Keep to one stretch of the data below, the lines from the one with "AST_RESULT_WITH_IRQ: assert property" up to and including the one with "(mode_wr && !reg_wdata[MODE_EN_BIT])", and return that stretch exactly.

■ **MATERIAL SHOWN**:
○ ○ ○ ○
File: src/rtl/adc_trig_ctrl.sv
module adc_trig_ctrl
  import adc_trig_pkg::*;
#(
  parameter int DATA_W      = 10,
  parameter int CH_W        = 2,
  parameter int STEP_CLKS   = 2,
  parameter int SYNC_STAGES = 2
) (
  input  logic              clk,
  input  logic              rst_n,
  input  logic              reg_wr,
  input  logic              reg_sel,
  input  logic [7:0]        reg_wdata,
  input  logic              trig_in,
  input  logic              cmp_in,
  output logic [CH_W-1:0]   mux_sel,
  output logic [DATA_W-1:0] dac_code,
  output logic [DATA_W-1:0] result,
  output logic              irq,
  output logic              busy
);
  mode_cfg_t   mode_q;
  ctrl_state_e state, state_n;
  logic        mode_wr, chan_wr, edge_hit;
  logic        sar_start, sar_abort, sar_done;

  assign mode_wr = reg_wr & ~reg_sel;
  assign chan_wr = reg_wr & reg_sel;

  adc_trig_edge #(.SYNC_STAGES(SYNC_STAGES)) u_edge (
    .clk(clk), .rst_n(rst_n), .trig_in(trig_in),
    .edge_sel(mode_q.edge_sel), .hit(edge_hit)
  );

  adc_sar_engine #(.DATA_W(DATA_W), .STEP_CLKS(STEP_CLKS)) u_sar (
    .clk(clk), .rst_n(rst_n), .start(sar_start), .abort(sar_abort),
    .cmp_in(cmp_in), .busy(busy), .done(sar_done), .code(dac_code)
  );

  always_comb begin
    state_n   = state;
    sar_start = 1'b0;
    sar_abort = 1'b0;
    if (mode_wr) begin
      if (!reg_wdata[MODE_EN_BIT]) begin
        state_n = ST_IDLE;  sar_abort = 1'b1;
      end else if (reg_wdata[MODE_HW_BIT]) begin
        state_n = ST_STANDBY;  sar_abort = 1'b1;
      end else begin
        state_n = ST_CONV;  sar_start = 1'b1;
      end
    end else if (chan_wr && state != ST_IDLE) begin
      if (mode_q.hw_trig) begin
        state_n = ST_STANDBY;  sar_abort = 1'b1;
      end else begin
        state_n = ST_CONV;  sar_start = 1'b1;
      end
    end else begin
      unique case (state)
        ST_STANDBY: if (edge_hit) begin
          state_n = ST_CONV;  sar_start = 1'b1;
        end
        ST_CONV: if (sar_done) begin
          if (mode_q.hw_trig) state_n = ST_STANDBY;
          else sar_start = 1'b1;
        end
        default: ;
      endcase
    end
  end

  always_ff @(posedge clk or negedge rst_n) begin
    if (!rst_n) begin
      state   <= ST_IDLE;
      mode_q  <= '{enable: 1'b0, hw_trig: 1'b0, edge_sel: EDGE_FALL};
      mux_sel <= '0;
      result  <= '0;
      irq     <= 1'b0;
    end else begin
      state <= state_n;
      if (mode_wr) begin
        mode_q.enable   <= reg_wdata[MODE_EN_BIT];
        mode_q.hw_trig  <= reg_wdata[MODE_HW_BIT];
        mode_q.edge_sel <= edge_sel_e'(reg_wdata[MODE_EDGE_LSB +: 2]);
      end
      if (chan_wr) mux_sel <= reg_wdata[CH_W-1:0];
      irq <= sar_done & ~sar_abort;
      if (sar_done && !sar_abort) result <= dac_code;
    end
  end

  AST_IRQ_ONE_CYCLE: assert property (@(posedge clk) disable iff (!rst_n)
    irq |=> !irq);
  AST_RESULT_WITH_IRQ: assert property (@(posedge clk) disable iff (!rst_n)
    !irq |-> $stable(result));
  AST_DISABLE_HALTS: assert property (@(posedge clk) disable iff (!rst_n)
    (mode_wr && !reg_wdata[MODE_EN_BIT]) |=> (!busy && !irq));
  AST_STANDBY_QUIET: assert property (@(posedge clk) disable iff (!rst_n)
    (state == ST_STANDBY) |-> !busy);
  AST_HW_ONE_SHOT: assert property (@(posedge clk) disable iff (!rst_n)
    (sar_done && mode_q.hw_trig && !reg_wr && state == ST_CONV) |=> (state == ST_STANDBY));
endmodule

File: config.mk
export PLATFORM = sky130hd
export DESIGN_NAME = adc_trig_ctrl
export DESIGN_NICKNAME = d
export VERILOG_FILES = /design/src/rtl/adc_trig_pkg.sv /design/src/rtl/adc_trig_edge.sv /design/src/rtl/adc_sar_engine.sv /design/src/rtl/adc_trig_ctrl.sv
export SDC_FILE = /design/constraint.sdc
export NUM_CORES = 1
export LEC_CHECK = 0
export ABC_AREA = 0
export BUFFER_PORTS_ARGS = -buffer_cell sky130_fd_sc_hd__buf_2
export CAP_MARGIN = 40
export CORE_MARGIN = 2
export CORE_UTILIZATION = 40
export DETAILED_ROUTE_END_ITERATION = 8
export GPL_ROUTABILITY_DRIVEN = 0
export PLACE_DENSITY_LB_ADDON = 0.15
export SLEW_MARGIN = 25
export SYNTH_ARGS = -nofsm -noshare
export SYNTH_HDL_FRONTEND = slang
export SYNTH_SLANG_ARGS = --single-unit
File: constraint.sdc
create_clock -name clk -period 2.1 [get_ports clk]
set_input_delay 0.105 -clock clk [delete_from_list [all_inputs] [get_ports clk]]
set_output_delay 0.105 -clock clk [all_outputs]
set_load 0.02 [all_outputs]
○ ○ ○ ○
■ **SOLVED PROBLEM**:
  AST_RESULT_WITH_IRQ: assert property (@(posedge clk) disable iff (!rst_n)
    !irq |-> $stable(result));
  AST_DISABLE_HALTS: assert property (@(posedge clk) disable iff (!rst_n)
    (mode_wr && !reg_wdata[MODE_EN_BIT]) |=> (!busy && !irq));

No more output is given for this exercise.